Jul 01 2008
A few good SEO Tools
There are a few tools I think are great for research when optimizing your site. If your knew to the seo world and need to find a starting point visit the Website Grader. This tool will rate your site on a scale between 0-100. After you enter your url and click “generate report”, it will start out by rating your on-page seo including meta data, image summary and readability level. This tool will also discuss off-site seo in the report with information about your domain such as age and time to expiration. Number of Google indexed pages as well as Google page-rank and last crawl dates will also be shown. Nearing the end of the report it will show number of inbound links, a couple major directories you site has been found on, blog ranking if you have one and where your standing with social media, digg and delicious to be specific.
For web developers new to seo its a great tool because it just doesn’t generate a report, it discusses the importance of each topic and how, “if you do this” it can help your rankings. Anybody new to seo can get a good headstart by generating a report and then reading through it for advice on where to start.

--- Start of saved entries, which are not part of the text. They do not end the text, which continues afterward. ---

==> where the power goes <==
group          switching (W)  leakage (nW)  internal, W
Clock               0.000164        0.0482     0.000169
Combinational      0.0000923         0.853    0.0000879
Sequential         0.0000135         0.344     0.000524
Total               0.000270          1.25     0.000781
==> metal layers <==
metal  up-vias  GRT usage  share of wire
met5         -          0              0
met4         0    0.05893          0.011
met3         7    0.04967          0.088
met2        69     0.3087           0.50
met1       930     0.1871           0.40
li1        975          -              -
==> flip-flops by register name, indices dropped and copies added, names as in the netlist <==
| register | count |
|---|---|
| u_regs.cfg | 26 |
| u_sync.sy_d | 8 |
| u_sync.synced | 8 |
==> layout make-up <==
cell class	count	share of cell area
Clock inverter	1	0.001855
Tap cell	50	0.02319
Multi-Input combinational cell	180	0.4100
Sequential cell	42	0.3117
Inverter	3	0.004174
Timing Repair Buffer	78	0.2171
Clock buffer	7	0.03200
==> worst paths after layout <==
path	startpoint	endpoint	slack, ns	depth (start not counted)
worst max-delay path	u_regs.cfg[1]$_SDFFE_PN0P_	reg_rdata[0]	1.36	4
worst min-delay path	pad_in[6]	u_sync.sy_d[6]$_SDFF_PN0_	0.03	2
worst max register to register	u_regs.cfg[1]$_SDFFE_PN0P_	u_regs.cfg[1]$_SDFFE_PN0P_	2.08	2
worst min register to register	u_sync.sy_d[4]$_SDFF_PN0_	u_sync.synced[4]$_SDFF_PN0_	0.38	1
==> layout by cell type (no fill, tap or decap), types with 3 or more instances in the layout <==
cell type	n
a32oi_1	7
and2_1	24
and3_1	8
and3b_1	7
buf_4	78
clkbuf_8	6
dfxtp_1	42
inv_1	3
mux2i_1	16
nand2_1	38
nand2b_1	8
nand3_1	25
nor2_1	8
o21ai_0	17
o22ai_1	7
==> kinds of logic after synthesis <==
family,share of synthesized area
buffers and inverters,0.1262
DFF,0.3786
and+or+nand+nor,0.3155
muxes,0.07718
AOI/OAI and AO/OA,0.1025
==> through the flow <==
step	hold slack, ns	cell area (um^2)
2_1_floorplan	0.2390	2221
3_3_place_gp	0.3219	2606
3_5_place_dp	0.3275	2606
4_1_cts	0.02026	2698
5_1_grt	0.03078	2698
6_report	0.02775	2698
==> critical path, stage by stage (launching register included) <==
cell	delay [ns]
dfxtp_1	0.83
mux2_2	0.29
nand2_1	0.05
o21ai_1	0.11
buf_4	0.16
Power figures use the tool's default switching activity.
<file path="src/rtl/phy_mgmt_pkg.sv">
package phy_mgmt_pkg;
    localparam int PHY_AW = 5;
    localparam int REG_AW = 5;
    localparam int MD_DW  = 16;
    localparam int N_PHY  = 1 << PHY_AW;
    localparam int WORD_W = 32;

    // bit positions in the control and access words
    localparam int CTL_FREE_BIT = 31;
    localparam int CTL_EN_BIT   = 30;
    localparam int ACC_GO_BIT   = 31;
    localparam int ACC_WR_BIT   = 30;
    localparam int ACC_ACK_BIT  = 29;
    localparam int ACC_REG_LSB  = 21;
    localparam int ACC_PHY_LSB  = 16;

    // word indices on the register bus
    localparam int WI_CTRL     = 0;
    localparam int WI_ACCESS   = 1;
    localparam int WI_PRESENCE = 2;

    typedef struct packed {
        logic              wr;
        logic [PHY_AW-1:0] phy;
        logic [REG_AW-1:0] regad;
        logic [MD_DW-1:0]  data;
    } mgmt_op_t;

    typedef enum logic { SQ_IDLE = 1'b0, SQ_BUSY = 1'b1 } sq_state_t;
endpackage

</file>
<file path="src/rtl/mgmt_scan_ptr.sv">
module mgmt_scan_ptr
    import phy_mgmt_pkg::*;
#(
    parameter int AW = PHY_AW
) (
    input  logic          clk,
    input  logic          rst_n,
    input  logic          adv,
    output logic [AW-1:0] ptr
);
    typedef struct packed {
        logic [AW-1:0] ptr;
    } sp_state_t;

    sp_state_t st_d, st_q;

    always_comb begin
        st_d = st_q;
        if (adv) begin
            st_d.ptr = st_q.ptr + AW'(1);
        end
    end

    always_ff @(posedge clk or negedge rst_n) begin
        if (!rst_n) begin
            st_q <= '0;
        end else begin
            st_q <= st_d;
        end
    end

    assign ptr = st_q.ptr;
endmodule

</file>
<file path="src/rtl/mgmt_seq.sv">
module mgmt_seq
    import phy_mgmt_pkg::*;
#(
    parameter logic [REG_AW-1:0] SCAN_REG = 5'd1
) (
    input  logic              clk,
    input  logic              rst_n,
    input  logic              user_go,
    input  mgmt_op_t          user_op,
    input  logic              scan_en,
    input  logic [PHY_AW-1:0] scan_phy,
    input  logic              fe_done,
    output logic              fe_req,
    output mgmt_op_t          fe_op,
    output logic              busy,
    output logic              owner_user,
    output logic              done_user,
    output logic              done_scan
);
    typedef struct packed {
        sq_state_t st;
        logic      owner;
        mgmt_op_t  op;
    } seq_state_t;

    seq_state_t sq_d, sq_q;

    always_comb begin
        sq_d      = sq_q;
        done_user = 1'b0;
        done_scan = 1'b0;
        unique case (sq_q.st)
            SQ_IDLE: begin
                // a pending software request wins over the next scan read
                if (user_go) begin
                    sq_d.st    = SQ_BUSY;
                    sq_d.owner = 1'b1;
                    sq_d.op    = user_op;
                end else if (scan_en) begin
                    sq_d.st       = SQ_BUSY;
                    sq_d.owner    = 1'b0;
                    sq_d.op.wr    = 1'b0;
                    sq_d.op.phy   = scan_phy;
                    sq_d.op.regad = SCAN_REG;
                    sq_d.op.data  = '0;
                end
            end
            SQ_BUSY: begin
                if (fe_done) begin
                    sq_d.st   = SQ_IDLE;
                    done_user = sq_q.owner;
                    done_scan = !sq_q.owner;
                end
            end
            default: sq_d.st = SQ_IDLE;
        endcase
    end

    always_ff @(posedge clk or negedge rst_n) begin
        if (!rst_n) begin
            sq_q <= '{st: SQ_IDLE, owner: 1'b0, op: '0};
        end else begin
            sq_q <= sq_d;
        end
    end

    assign fe_req     = (sq_q.st == SQ_BUSY);
    assign busy       = fe_req;
    assign fe_op      = sq_q.op;
    assign owner_user = sq_q.owner;
endmodule

</file>
<file path="src/rtl/mgmt_regs.sv">
module mgmt_regs
    import phy_mgmt_pkg::*;
#(
    parameter int          BUS_AW    = 2,
    parameter logic [15:0] DIV_RESET = 16'd255
) (
    input  logic              clk,
    input  logic              rst_n,
    input  logic [BUS_AW-1:0] bus_addr,
    input  logic              bus_wr,
    input  logic [WORD_W-1:0] bus_wdata,
    output logic [WORD_W-1:0] bus_rdata,
    input  logic              seq_busy,
    input  logic              done_user,
    input  logic              done_scan,
    input  logic [PHY_AW-1:0] done_phy,
    input  logic              fe_ack,
    input  logic [MD_DW-1:0]  fe_rdata,
    output logic              enable,
    output logic [15:0]       div,
    output logic              user_go,
    output mgmt_op_t          user_op
);
    typedef struct packed {
        logic             en;
        logic [15:0]      div;
        logic             go;
        logic             ack;
        mgmt_op_t         op;
        logic [N_PHY-1:0] alive;
    } reg_state_t;

    reg_state_t rg_d, rg_q;

    logic wr_ctrl, wr_acc;
    logic unused_wbits;

    assign wr_ctrl      = bus_wr && (bus_addr == BUS_AW'(WI_CTRL));
    assign wr_acc       = bus_wr && (bus_addr == BUS_AW'(WI_ACCESS));
    assign unused_wbits = ^{bus_wdata[28:26], bus_wdata[29:16], bus_wdata[ACC_ACK_BIT]};

    always_comb begin
        rg_d = rg_q;
        if (wr_ctrl) begin
            rg_d.en  = bus_wdata[CTL_EN_BIT];
            rg_d.div = bus_wdata[15:0];
        end
        // the access word is locked while a request is outstanding
        if (wr_acc && !rg_q.go) begin
            rg_d.go       = bus_wdata[ACC_GO_BIT];
            rg_d.ack      = 1'b0;
            rg_d.op.wr    = bus_wdata[ACC_WR_BIT];
            rg_d.op.regad = bus_wdata[ACC_REG_LSB +: REG_AW];
            rg_d.op.phy   = bus_wdata[ACC_PHY_LSB +: PHY_AW];
            rg_d.op.data  = bus_wdata[MD_DW-1:0];
        end
        if (done_user) begin
            rg_d.go  = 1'b0;
            rg_d.ack = fe_ack;
            if (!rg_q.op.wr) begin
                rg_d.op.data = fe_rdata;
            end
        end
        if (done_scan) begin
            rg_d.alive[done_phy] = fe_ack;
        end
    end

    always_ff @(posedge clk or negedge rst_n) begin
        if (!rst_n) begin
            rg_q <= '{en: 1'b0, div: DIV_RESET, go: 1'b0, ack: 1'b0, op: '0, alive: '0};
        end else begin
            rg_q <= rg_d;
        end
    end

    always_comb begin
        bus_rdata = '0;
        if (bus_addr == BUS_AW'(WI_CTRL)) begin
            bus_rdata = {!seq_busy, rg_q.en, 14'b0, rg_q.div};
        end else if (bus_addr == BUS_AW'(WI_ACCESS)) begin
            bus_rdata = {rg_q.go, rg_q.op.wr, rg_q.ack, 3'b0,
                         rg_q.op.regad, rg_q.op.phy, rg_q.op.data};
        end else if (bus_addr == BUS_AW'(WI_PRESENCE)) begin
            bus_rdata = rg_q.alive;
        end
    end

    assign enable  = rg_q.en;
    assign div     = rg_q.div;
    assign user_go = rg_q.go;
    assign user_op = rg_q.op;
endmodule

</file>
<file path="src/rtl/phy_mgmt_ctl.sv">
module phy_mgmt_ctl
    import phy_mgmt_pkg::*;
#(
    parameter int          BUS_AW    = 2,
    parameter logic [15:0] DIV_RESET = 16'd255,
    parameter logic [4:0]  SCAN_REG  = 5'd1
) (
    input  logic              clk,
    input  logic              rst_n,
    input  logic [BUS_AW-1:0] bus_addr,
    input  logic              bus_wr,
    input  logic [31:0]       bus_wdata,
    output logic [31:0]       bus_rdata,
    output logic [15:0]       mdc_div,
    output logic              fe_req,
    output logic              fe_write,
    output logic [4:0]        fe_phy,
    output logic [4:0]        fe_regad,
    output logic [15:0]       fe_wdata,
    input  logic              fe_done,
    input  logic              fe_ack,
    input  logic [15:0]       fe_rdata
);
    logic              ctl_enable;
    logic              user_go;
    mgmt_op_t          user_op;
    mgmt_op_t          fe_op;
    logic              seq_busy;
    logic              seq_owner_user;
    logic              done_user;
    logic              done_scan;
    logic [PHY_AW-1:0] scan_phy;
    logic              user_wr_f;
    logic [PHY_AW-1:0] user_phy_f;
    logic [REG_AW-1:0] user_reg_f;

    mgmt_regs #(
        .BUS_AW   (BUS_AW),
        .DIV_RESET(DIV_RESET)
    ) u_regs (
        .clk      (clk),
        .rst_n    (rst_n),
        .bus_addr (bus_addr),
        .bus_wr   (bus_wr),
        .bus_wdata(bus_wdata),
        .bus_rdata(bus_rdata),
        .seq_busy (seq_busy),
        .done_user(done_user),
        .done_scan(done_scan),
        .done_phy (fe_op.phy),
        .fe_ack   (fe_ack),
        .fe_rdata (fe_rdata),
        .enable   (ctl_enable),
        .div      (mdc_div),
        .user_go  (user_go),
        .user_op  (user_op)
    );

    mgmt_scan_ptr #(.AW(PHY_AW)) u_ptr (
        .clk  (clk),
        .rst_n(rst_n),
        .adv  (done_scan),
        .ptr  (scan_phy)
    );

    mgmt_seq #(.SCAN_REG(SCAN_REG)) u_seq (
        .clk       (clk),
        .rst_n     (rst_n),
        .user_go   (user_go),
        .user_op   (user_op),
        .scan_en   (ctl_enable),
        .scan_phy  (scan_phy),
        .fe_done   (fe_done),
        .fe_req    (fe_req),
        .fe_op     (fe_op),
        .busy      (seq_busy),
        .owner_user(seq_owner_user),
        .done_user (done_user),
        .done_scan (done_scan)
    );

    assign fe_write   = fe_op.wr;
    assign fe_phy     = fe_op.phy;
    assign fe_regad   = fe_op.regad;
    assign fe_wdata   = fe_op.data;
    assign user_wr_f  = user_op.wr;
    assign user_phy_f = user_op.phy;
    assign user_reg_f = user_op.regad;
endmodule

</file>
<file path="config.mk">
export PLATFORM = sky130hd
export DESIGN_NAME = phy_mgmt_ctl
export DESIGN_NICKNAME = d
export VERILOG_FILES = /design/src/rtl/phy_mgmt_pkg.sv /design/src/rtl/mgmt_scan_ptr.sv /design/src/rtl/mgmt_seq.sv /design/src/rtl/mgmt_regs.sv /design/src/rtl/phy_mgmt_ctl.sv
export SDC_FILE = /design/constraint.sdc
export NUM_CORES = 1
export LEC_CHECK = 0
export BUFFER_PORTS_ARGS = -buffer_cell sky130_fd_sc_hd__buf_4
export CAP_MARGIN = 20
export CORE_ASPECT_RATIO = 0.75
export CORE_UTILIZATION = 41
export CTS_CLUSTER_SIZE = 25
export DETAILED_ROUTE_END_ITERATION = 10
export GPL_TIMING_DRIVEN = 0
export HOLD_SLACK_MARGIN = 0.02
export PLACE_DENSITY = 0.66
export SLEW_MARGIN = 30
export SYNTH_ARGS = -nofsm -noshare
export SYNTH_HDL_FRONTEND = slang
export SYNTH_SLANG_ARGS = --single-unit
</file>
<file path="constraint.sdc">
create_clock -name clk -period 1.3 [get_ports clk]
set_input_delay 0.065 -clock clk [delete_from_list [all_inputs] [get_ports clk]]
set_output_delay 0.065 -clock clk [all_outputs]
set_load 0.05 [all_outputs]
</file>
==> results of run 1 <==
-- layout make-up --
class                      instances  area [um^2]  area share, %
buffer                            50        481.7          5.718
clock buffer                      10        229.0          2.718
clock inverter                     6        60.06         0.7129
inverter                           2        7.507        0.08911
multi-input combinational        331         2746          32.60
sequential                       112         2821          33.49
tap                              171        214.0          2.540
timing repair buffer             205         1864          22.13
-- worst min path at each step --
stage | start | to | slack [ps] | cells after the start
floorplan | rst_n | u_ptr.ptr[0]$_DFFE_PN0P_ | -230 | 0
global placement | bus_wdata[8] | u_regs.div[8]$_DFFE_PN0P_ | 300 | 2
detailed placement | rst_n | u_seq.fe_op[3]$_DFFE_PN0P_ | 200 | 1
CTS | bus_wdata[31] | u_regs.user_go$_DFFE_PN0P_ | 30 | 3
global route | bus_wdata[31] | u_regs.user_go$_DFFE_PN0P_ | 40 | 3
finish | bus_wdata[31] | u_regs.user_go$_DFFE_PN0P_ | 40 | 3
-- sequential cells by signal (all words and copies together), names as in the netlist --
register	cells
u_ptr.ptr	5
u_seq.busy	1
u_seq.owner_user	1
u_regs.div	16
u_regs.user_op	27
u_seq.fe_op	27
u_regs.enable	1
u_regs.user_go	1
u_regs.rg_q	33
-- through the flow --
stage	instances	setup TNS [ps]	power [mW]	utilization [%]
after floorplan	499	-8626	11.33	-
after global placement	796	-33630	13.57	53.17
after detailed placement	796	-29570	13.72	53.23
after CTS	878	-11250	17.53	62.78
after global routing	887	-14730	19.06	64.94
final	887	-11840	18.25	64.94
-- where the power goes --
part / internal (mW) / leakage [nW] / total [mW] / switching, mW
registers: 4.82 / 1.39 / 5.93 / 1.11
clock network: 1.49 / 0.138 / 2.76 / 1.27
logic: 4.12 / 2.42 / 9.56 / 5.44
-- worst register-to-register path: cells and delay by family (launching register included) --
family                 cells  cell delay [ps]
buffers and inverters      1              170
flip-flops                 1              430
multiplexers               1              330
AND/OR/NAND/NOR            2              510
-- what timing repair did --
action | CTS | global route
gates resized for setup | 84 | 56
setup buffers | 18 | 11
pin swaps | 10 | 11
setup endpoints to repair | 121 | 115
gates cloned | 2 | 2
hold buffers | 46 | 0
endpoints found under the hold margin | 152 | 0
-- routing by layer --
metal	wire length (um)	track usage [%]	up-vias
met5	0	0	-
met1	7684	34.32	2329
met4	162	6.223	0
li1	-	-	2166
met3	954	4.464	16
met2	8119	40.71	154
-- layout by cell type (no fill, tap or decap), types with 3 or more instances in the layout --
| cell | instances |
|---|---|
| dfrtp_1 | 97 |
| nand4_1 | 6 |
| nand3_2 | 8 |
| a22oi_2 | 3 |
| clkbuf_16 | 11 |
| buf_12 | 5 |
| clkbuf_4 | 4 |
| o21ai_1 | 26 |
| and2_1 | 3 |
| nor2_1 | 19 |
| dfstp_2 | 8 |
| mux2_4 | 32 |
| mux2i_1 | 31 |
| buf_6 | 36 |
| dlygate4sd3_1 | 46 |
| clkinv_2 | 3 |
| nand2_4 | 4 |
| nor4b_4 | 3 |
| mux2_1 | 30 |
| buf_4 | 141 |
| a22o_1 | 12 |
| clkbuf_1 | 5 |
| dfrtp_2 | 7 |
| xnor2_1 | 3 |
| nand2_1 | 71 |
| o21ai_2 | 19 |
| nor3b_2 | 3 |
| buf_8 | 11 |
| a21oi_1 | 16 |
| clkbuf_2 | 3 |
| nand4b_1 | 7 |
-- cells in the mapped netlist (all sizes together) (4+ instances only) --
cell type / number
nand4b: 7
nand3: 10
o21ai: 46
buf: 36
mux2i: 33
nand2: 76
a22o: 12
nor2b: 4
a22oi: 4
nor3b: 4
nor2: 22
dfstp: 8
nand4: 6
clkbuf: 18
dfrtp: 104
a21oi: 18
mux2: 62
-- cell families after synthesis --
group | Yosys count
and+or+nand+nor | 149
buffers and inverters | 56
adders and majority gates | 1
xor gates and xnor gates | 4
muxes | 95
AOI/OAI and AO/OA | 82
DFF | 112
==> run metrics, run 1 <==
wire per inst=19.08 um; Yosys cell types=41; DRC=0; Hold Violations, Final=0; origin of the worst setup path=u_seq.fe_op[22]$_DFFE_PN0P_; xor/xnor share of the synthesized area=0.6425%; die width=135.2 um; DP HPWL=11.02 mm; number of antenna cells inserted=0; Synth Register Bits=112; gr usage total=24.84%; Compound-Gate Fraction of Synth Area=8.651%; largest net degree at the start of global routing=113; Pre-antenna DRT Iters=4; Main synth FF type=dfrtp_1; PortBufs=126; maximum vdd drop=0.001390 V; number of flops mapped to enable cells by yosys=0; final-stage net count=767; Slew headroom=40.47%; cell count of the worst reg-to-reg path=4; P_leak=3.948 nW; depth of the CTS H-tree=3; cell family with most CP delay=simple AND/OR/NAND/NOR gates; Setup WS post-layout=-252.3 ps; total die area=0.01377 mm^2; num rows=36; Reg-to-Reg End=u_regs.rg_q[25]$_DFFE_PN0P_; status=finished with violations; worst setup path category=reg2reg; adder and majority cell fraction of the synthesized area=0.2295%; Pwr Density=2166 mW/mm^2; die height=101.9 um; grt ovf=0; WP buf/inv=1; CTS Buffer Depth=2; post-synthesis sequential area ratio=51.58%; Mapped Cells=499; critical path capture point type=register; DR iter-0 viols=251; cell area after layout=0.008424 mm^2; CORE AREA=0.01297 mm^2; Post-DP Area=0.006905 mm^2; worst-path cell with the longest stage delay=dfrtp_2; Simple-Gate Fraction of Synth Area=13.86%; critical path depth=4; failing checks=setup timing; clock skew=4.193 ps; clk sinks=112; Filler Cells Inserted=1027; mapped cell area=0.005453 mm^2; Min-Delay Path Class=in2reg; io pins=131; Net Count, Synth=555; Routed Antenna Nets=0; Place WS=-400.2 ps; Worst Max-Slew Pin Slew=893.0 ps; CP Cell Sequence=and4bb_4 -> buf_6 -> nand3_2 -> mux2_1; Reg clk slew, reported paths=70 ps; Syn Area/Cell=10.93 um^2; Slew Limit Fails=0; RSZ-0062 raised after global routing=true; CP startpoint kind=register; Max Cap Viol=0; main combinational cell family by area after synthesis=multiplexers; WP data arrival=1780 ps; initial antenna violation count=0; fin crit period=1552 ps; crit path max fanout=10; asr flop ratio synth=100.0%; first-pass GRT wire length=25.43 mm; Post-Route WL=16.92 mm; DR vias=4665; clk_lat worst skew=350 ps; cts bufs inserted=9; Worst R2R Setup Slack=-250 ps; Worst Path Required=1530 ps; Hold WS=35.82 ps; initial core utilization=42.03%; post-synth top area share=47.73%; dominant cell type by area after synthesis=dfrtp_1; CTS tree=yes; CP max stage delay=430 ps; mux contribution to synthesized area=18.86%; # setup viols final=71; vias per std cell=5.259; Max Freq=0.6442 GHz; vias in the first global route=4614; Root Buffer=clkbuf_16; Final Wtd Congestion=0.8392; share of cells above drive strength 1=45.81%; end point of the critical path=u_regs.rg_q[25]$_DFFE_PN0P_; Tcrit/Tclk final=119.4%; worst r2r src=u_seq.fe_op[22]$_DFFE_PN0P_; Synth area leaders=dfrtp_1 (48%), mux2_1 (13%), mux2i_1 (6.1%), nand2_1 (5.2%), o21ai_1 (4.2%); Area Growth Syn to Fin=54.50%; synth warn=0
(Power assumes the default switching activity.)
==> inputs of run 2 (changes only) <==
--- a/config.mk
+++ b/config.mk
@@ -13,7 +13,6 @@
 export DETAILED_ROUTE_END_ITERATION = 10
 export GPL_TIMING_DRIVEN = 0
 export HOLD_SLACK_MARGIN = 0.02
-export PLACE_DENSITY = 0.66
 export SLEW_MARGIN = 30
 export SYNTH_ARGS = -nofsm -noshare
 export SYNTH_HDL_FRONTEND = slang
==> constraint.sdc (replaced) <==
create_clock -name clk -period 1.7 [get_ports clk]
set_input_delay 0.085 -clock clk [delete_from_list [all_inputs] [get_ports clk]]
set_output_delay 0.085 -clock clk [all_outputs]
set_load 0.05 [all_outputs]
==> run 2 against run 1 <==
- wire length fell by 6.8%
- critical endpoint is now bus_rdata[31]
- via count fell by 3.1%
- critical path depth rose by 1
- clock power fell by 15%
- total power fell by 31%
- combinational power fell by 40%
- critical path type is now reg2out
- non-clock buffer count fell by 29
- count of clock-buffer cells in the layout rose by 2
- sequential share of layout area rose by 4.2 points
- the flow now finishes without violations
- sequential power fell by 24%
- first-iteration DRC count rose by 10%
==> run metrics, run 2 (synthesis gave the netlist of run 1 again) <==
worst setup path category=reg2out; num rows=36; Min-Delay Path Class=in2reg; Worst Path Required=1620 ps; commonest non-fill, non-tap cell in the layout=buf_4; Worst Max-Slew Pin Slew=577.2 ps; clock skew=6.208 ps; first-pass GRT wire length=24.69 mm; total die area=0.01377 mm^2; final-stage net count=738; vias in the first global route=4536; CP startpoint kind=register; Max Cap Viol=0; CTS Buffer Depth=2; Worst R2R Setup Slack=80 ps; vias per std cell=5.269; Biggest register=u_regs.rg_q; Reg clk slew, reported paths=70 ps; Hold WS=26.08 ps; Slew headroom=61.52%; share of cells above drive strength 1=30.13%; Slew Limit Fails=0; die height=101.9 um; Place WS=-66.70 ps; cts bufs inserted=9; Post-DP Area=0.006651 mm^2; P_leak=3.490 nW; fin crit period=1636 ps; Area Growth Syn to Fin=37.17%; status=finished clean; grt ovf=0; initial core utilization=42.03%; setup TNS=0 ps; PortBufs=126; wire per inst=18.38 um; Util after Layout=57.66%; clk sinks=112; CTS tree=yes; CP max stage delay=440 ps; worst-path cell with the longest stage delay=dfrtp_2; Pre-antenna DRT Iters=5; maximum vdd drop=0.001136 V; depth of the CTS H-tree=3; Hold Violations, Final=0; Setup Buffers After CTS=0; # setup viols final=0; Final Wtd Congestion=0.8039; DR vias=4521; DRC=0; clk_lat worst skew=350 ps; Setup WS post-layout=64.20 ps; DR iter-0 viols=277; critical path capture point type=output pin; Root Buffer=clkbuf_16; Routed Antenna Nets=0; commonest non-fill, non-tap cells in the layout=buf_4 (142), dfrtp_1 (101), nand2_1 (76); max FFs per register=33; RSZ-0062 raised after global routing=true; Pwr Density=1676 mW/mm^2; CP Cell Sequence=buf_2 -> nor2_1 -> a21oi_1 -> o21ai_1 -> buf_6; Max Freq=0.6113 GHz; Tcrit/Tclk final=96.22%; cell area after layout=0.007480 mm^2; Post-Route WL=15.77 mm; crit path max fanout=10; DP HPWL=11.47 mm; gr usage total=24.07%; WP data arrival=1550 ps; CORE AREA=0.01297 mm^2; io pins=131; largest net degree at the start of global routing=60; number of antenna cells inserted=0; initial antenna violation count=0; die width=135.2 um
-- run 2: cell types whose count changed in the layout (fill, tap and decap cells not counted), sizes merged --
cell         delta
buf            -29
clkbuf          +3
clkinv          -2
bufinv          +1
clkinvlp        -1
dlygate4sd3     -1
-- run 2: final timing paths --
kind,startpoint,end,cells past startpoint
max in group asynchronous,rst_n,u_regs.div[7]$_DFFE_PN1P_,3
min in group asynchronous,rst_n,u_seq.fe_op[3]$_DFFE_PN0P_,2
hold / removal,fe_rdata[10],u_regs.user_op[10]$_DFF_PN0_,3
setup / recovery,u_seq.busy$_DFF_PN0_,bus_rdata[31],5
setup reg to reg,u_regs.user_go$_DFFE_PN0P_,u_seq.fe_op[5]$_DFFE_PN0P_,5
hold reg to reg,u_ptr.ptr[4]$_DFFE_PN0P_,u_ptr.ptr[4]$_DFFE_PN0P_,1
-- run 2: power breakdown --
| part | internal [mW] | switching (mW) | total, mW | leakage (nW) |
|---|---|---|---|---|
| logic | 2.01 | 3.70 | 5.71 | 1.93 |
| clock network | 1.38 | 0.965 | 2.34 | 0.159 |
| registers | 3.67 | 0.814 | 4.49 | 1.40 |
| total | 7.06 | 5.48 | 12.5 | 3.49 |
-- run 2: final cells by class --
class / instances / area [um^2]
plain buffers: 54 / 339.1
clock buffers: 12 / 256.5
clock inverters: 4 / 76.32
fillers: 1135 / 5493
inverters: 2 / 7.507
multi-input cells: 331 / 2335
flip-flops and latches: 112 / 2816
well taps: 171 / 214.0
repair buffers: 172 / 1435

Bruce Clay, a well know name in SEO, and developer of the Seo Tool Set, has taken upon himself to provide some great tools for the community. In the “seo tools” link above you’ll come to a page with a decent amount of tools for research. His first tool is one which checks the server to make sure your site can be easily crawled. It checks for redirects, robot disallows and a few other items that may be keeping you from getting crawled. This page also has tools for checking keyword traffic, your on-site keyword density, competition research and ranked page report. The last tool on the list is one of my favorites which is the Link Analysis Report. Basically it will list 30 of the strongest urls that link to your website. This is a great tool for finding what pages are pushing you, and the competition, high in the rankings.
Another tool I use is the free keyword tool provided by wordtracker.com. What it will do is when you input a keyword(s), it will list a list of related keywords, with with the amount daily searches each keyword receives. If your writing articles daily about a whole bunch of different stuff, visit this tool to see what related keyword phrase will receive the most traffic. After doing so you now can kind of implement it into the title of the post to help grab that traffic. Even though there are no guarantees to the accuracy of tools like this, to me this one seems to be the most accurate. You can also use the google traffic analyzer found here for comparison.